▶ Work instruction
All of the records should come back exactly as written.

_ _ _ _ _ _ _

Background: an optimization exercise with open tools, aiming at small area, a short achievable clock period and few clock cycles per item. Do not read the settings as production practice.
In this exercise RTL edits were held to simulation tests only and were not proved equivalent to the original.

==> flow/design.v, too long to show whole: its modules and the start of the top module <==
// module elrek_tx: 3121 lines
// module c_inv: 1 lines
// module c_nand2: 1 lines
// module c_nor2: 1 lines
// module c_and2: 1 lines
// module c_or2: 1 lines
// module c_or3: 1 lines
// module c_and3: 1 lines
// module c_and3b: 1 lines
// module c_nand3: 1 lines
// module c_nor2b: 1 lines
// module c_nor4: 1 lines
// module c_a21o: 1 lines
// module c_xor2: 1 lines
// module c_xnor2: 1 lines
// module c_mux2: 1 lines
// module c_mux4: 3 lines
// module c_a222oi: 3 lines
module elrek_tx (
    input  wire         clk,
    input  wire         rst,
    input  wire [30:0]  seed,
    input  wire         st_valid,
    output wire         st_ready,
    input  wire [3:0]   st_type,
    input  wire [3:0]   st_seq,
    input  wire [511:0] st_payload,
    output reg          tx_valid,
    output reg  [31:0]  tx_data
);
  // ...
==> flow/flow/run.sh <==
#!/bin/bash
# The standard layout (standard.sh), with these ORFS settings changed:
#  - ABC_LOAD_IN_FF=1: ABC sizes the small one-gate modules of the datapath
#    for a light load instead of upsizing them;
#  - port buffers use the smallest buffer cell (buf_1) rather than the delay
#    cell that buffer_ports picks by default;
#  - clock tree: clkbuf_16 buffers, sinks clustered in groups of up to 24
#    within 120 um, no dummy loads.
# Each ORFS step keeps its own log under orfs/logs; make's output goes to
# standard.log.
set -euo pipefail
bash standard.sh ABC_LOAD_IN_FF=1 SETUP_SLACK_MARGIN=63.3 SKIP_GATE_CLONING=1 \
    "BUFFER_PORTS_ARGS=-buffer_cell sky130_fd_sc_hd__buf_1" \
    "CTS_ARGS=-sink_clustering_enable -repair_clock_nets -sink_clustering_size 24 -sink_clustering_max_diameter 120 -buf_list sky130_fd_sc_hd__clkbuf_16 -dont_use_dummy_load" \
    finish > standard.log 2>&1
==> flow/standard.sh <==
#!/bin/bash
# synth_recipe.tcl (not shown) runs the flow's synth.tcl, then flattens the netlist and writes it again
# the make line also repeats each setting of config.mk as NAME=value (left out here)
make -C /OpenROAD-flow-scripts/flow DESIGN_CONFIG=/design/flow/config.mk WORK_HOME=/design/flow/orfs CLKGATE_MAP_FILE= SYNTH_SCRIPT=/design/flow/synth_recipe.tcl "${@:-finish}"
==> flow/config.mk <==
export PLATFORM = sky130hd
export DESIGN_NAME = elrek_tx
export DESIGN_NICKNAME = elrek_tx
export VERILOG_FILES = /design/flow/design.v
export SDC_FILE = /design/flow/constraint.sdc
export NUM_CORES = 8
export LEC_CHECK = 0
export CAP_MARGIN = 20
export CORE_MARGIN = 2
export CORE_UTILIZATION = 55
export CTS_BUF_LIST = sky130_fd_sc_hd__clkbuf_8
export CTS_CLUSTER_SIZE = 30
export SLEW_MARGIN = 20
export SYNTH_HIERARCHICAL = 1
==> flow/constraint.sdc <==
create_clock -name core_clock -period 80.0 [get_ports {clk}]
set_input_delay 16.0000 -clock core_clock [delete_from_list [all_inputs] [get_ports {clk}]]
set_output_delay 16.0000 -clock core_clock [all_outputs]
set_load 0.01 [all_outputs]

_ _ _ _ _ _ _

▶ The completed task
Background: an optimization exercise with open tools, aiming at small area, a short achievable clock period and few clock cycles per item. Do not read the settings as production practice.
In this exercise RTL edits were held to simulation tests only and were not proved equivalent to the original.

==> flow/design.v, too long to show whole: its modules and the start of the top module <==
// module elrek_tx: 3121 lines
// module c_inv: 1 lines
// module c_nand2: 1 lines
// module c_nor2: 1 lines
// module c_and2: 1 lines
// module c_or2: 1 lines
// module c_or3: 1 lines
// module c_and3: 1 lines
// module c_and3b: 1 lines
// module c_nand3: 1 lines
// module c_nor2b: 1 lines
// module c_nor4: 1 lines
// module c_a21o: 1 lines
// module c_xor2: 1 lines
// module c_xnor2: 1 lines
// module c_mux2: 1 lines
// module c_mux4: 3 lines
// module c_a222oi: 3 lines
module elrek_tx (
    input  wire         clk,
    input  wire         rst,
    input  wire [30:0]  seed,
    input  wire         st_valid,
    output wire         st_ready,
    input  wire [3:0]   st_type,
    input  wire [3:0]   st_seq,
    input  wire [511:0] st_payload,
    output reg          tx_valid,
    output reg  [31:0]  tx_data
);
  // ...
==> flow/flow/run.sh <==
#!/bin/bash
# The standard layout (standard.sh), with these ORFS settings changed:
#  - ABC_LOAD_IN_FF=1: ABC sizes the small one-gate modules of the datapath
#    for a light load instead of upsizing them;
#  - port buffers use the smallest buffer cell (buf_1) rather than the delay
#    cell that buffer_ports picks by default;
#  - clock tree: clkbuf_16 buffers, sinks clustered in groups of up to 24
#    within 120 um, no dummy loads.
# Each ORFS step keeps its own log under orfs/logs; make's output goes to
# standard.log.
set -euo pipefail
bash standard.sh ABC_LOAD_IN_FF=1 SETUP_SLACK_MARGIN=63.3 SKIP_GATE_CLONING=1 \
    "BUFFER_PORTS_ARGS=-buffer_cell sky130_fd_sc_hd__buf_1" \
    "CTS_ARGS=-sink_clustering_enable -repair_clock_nets -sink_clustering_size 24 -sink_clustering_max_diameter 120 -buf_list sky130_fd_sc_hd__clkbuf_16 -dont_use_dummy_load" \
    finish > standard.log 2>&1
==> flow/standard.sh <==
#!/bin/bash
# synth_recipe.tcl (not shown) runs the flow's synth.tcl, then flattens the netlist and writes it again
# the make line also repeats each setting of config.mk as NAME=value (left out here)
make -C /OpenROAD-flow-scripts/flow DESIGN_CONFIG=/design/flow/config.mk WORK_HOME=/design/flow/orfs CLKGATE_MAP_FILE= SYNTH_SCRIPT=/design/flow/synth_recipe.tcl "${@:-finish}"
==> flow/config.mk <==
export PLATFORM = sky130hd
export DESIGN_NAME = elrek_tx
export DESIGN_NICKNAME = elrek_tx
export VERILOG_FILES = /design/flow/design.v
export SDC_FILE = /design/flow/constraint.sdc
export NUM_CORES = 8
export LEC_CHECK = 0
export CAP_MARGIN = 20
export CORE_MARGIN = 2
export CORE_UTILIZATION = 55
export CTS_BUF_LIST = sky130_fd_sc_hd__clkbuf_8
export CTS_CLUSTER_SIZE = 30
export SLEW_MARGIN = 20
export SYNTH_HIERARCHICAL = 1
==> flow/constraint.sdc <==
create_clock -name core_clock -period 80.0 [get_ports {clk}]
set_input_delay 16.0000 -clock core_clock [delete_from_list [all_inputs] [get_ports {clk}]]
set_output_delay 16.0000 -clock core_clock [all_outputs]
set_load 0.01 [all_outputs]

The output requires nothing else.